This eportfolio is submitted from the mature and privileged vantage of an uninvited guest of settler descent who is grateful to be living, researching, creating and exhibiting within the traditional and unceded lands of the Okanagan Indian Band (Spallumcheen, Syilx), Splatsin of the Secwepemc Nation, Neskonlith Indian Band (Switsemalph), Adams Lake Indian Band (Sexqeltqin), Little Shuswap Lake Indian Band (Skwlāx te Secwepemcúl̓ecw) and Tk’emlups te Secwepemc within Secwepemcul’ecw.
About Me
I, Patricia L Smith (Patti), am an artist and educator of British Columbia’s privileged white dominant (patricolonizing) culture, with family members of First Nations and Metis ancestry.

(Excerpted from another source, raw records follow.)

### src/rtl/nvm_clk_div.sv
module nvm_clk_div #(
    parameter int DIV_W = 6,
    parameter int PRE_W = 3
) (
    input  logic             clk,
    input  logic             rst_n,
    input  logic             wr,
    input  logic [7:0]       wdata,
    input  logic             restart,
    output logic             loaded,
    output logic             tick
);
    localparam logic [PRE_W-1:0] PRE_LAST = '1;

    logic             pre_sel;
    logic [DIV_W-1:0] div_val;
    logic [PRE_W-1:0] pre_cnt;
    logic [DIV_W-1:0] div_cnt;
    logic             pstep;

    always_ff @(posedge clk) begin
        if (!rst_n) begin
            loaded  <= 1'b0;
            pre_sel <= 1'b0;
            div_val <= '0;
        end else if (wr && !loaded) begin
            loaded  <= 1'b1;
            pre_sel <= wdata[6];
            div_val <= wdata[DIV_W-1:0];
        end
    end

    always_comb begin
        pstep = !pre_sel || (pre_cnt == PRE_LAST);
        tick  = loaded && pstep && (div_cnt == div_val);
    end

    always_ff @(posedge clk) begin
        if (!rst_n || restart) begin
            pre_cnt <= '0;
            div_cnt <= '0;
        end else if (loaded) begin
            pre_cnt <= pre_cnt + 1'b1;
            if (pstep) begin
                div_cnt <= tick ? '0 : div_cnt + 1'b1;
            end
        end
    end

endmodule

When I could no longer teach for SD #83 due an extended medical disability leave, I suffered a major identity crisis, including what it means to be a Canadian. My doctor prescribed a single visual art course a semester for my sanity. I therefore commuted to Thompson Rivers University for three years, accidentally earning another degree – a Bachelor’s of Fine Arts. What can I say? I am a dedicated lifelong learner. This led to choosing TRU’s new Human Rights and Social Justice MA program over an MFA elsewhere, as visual expressions were encouraged.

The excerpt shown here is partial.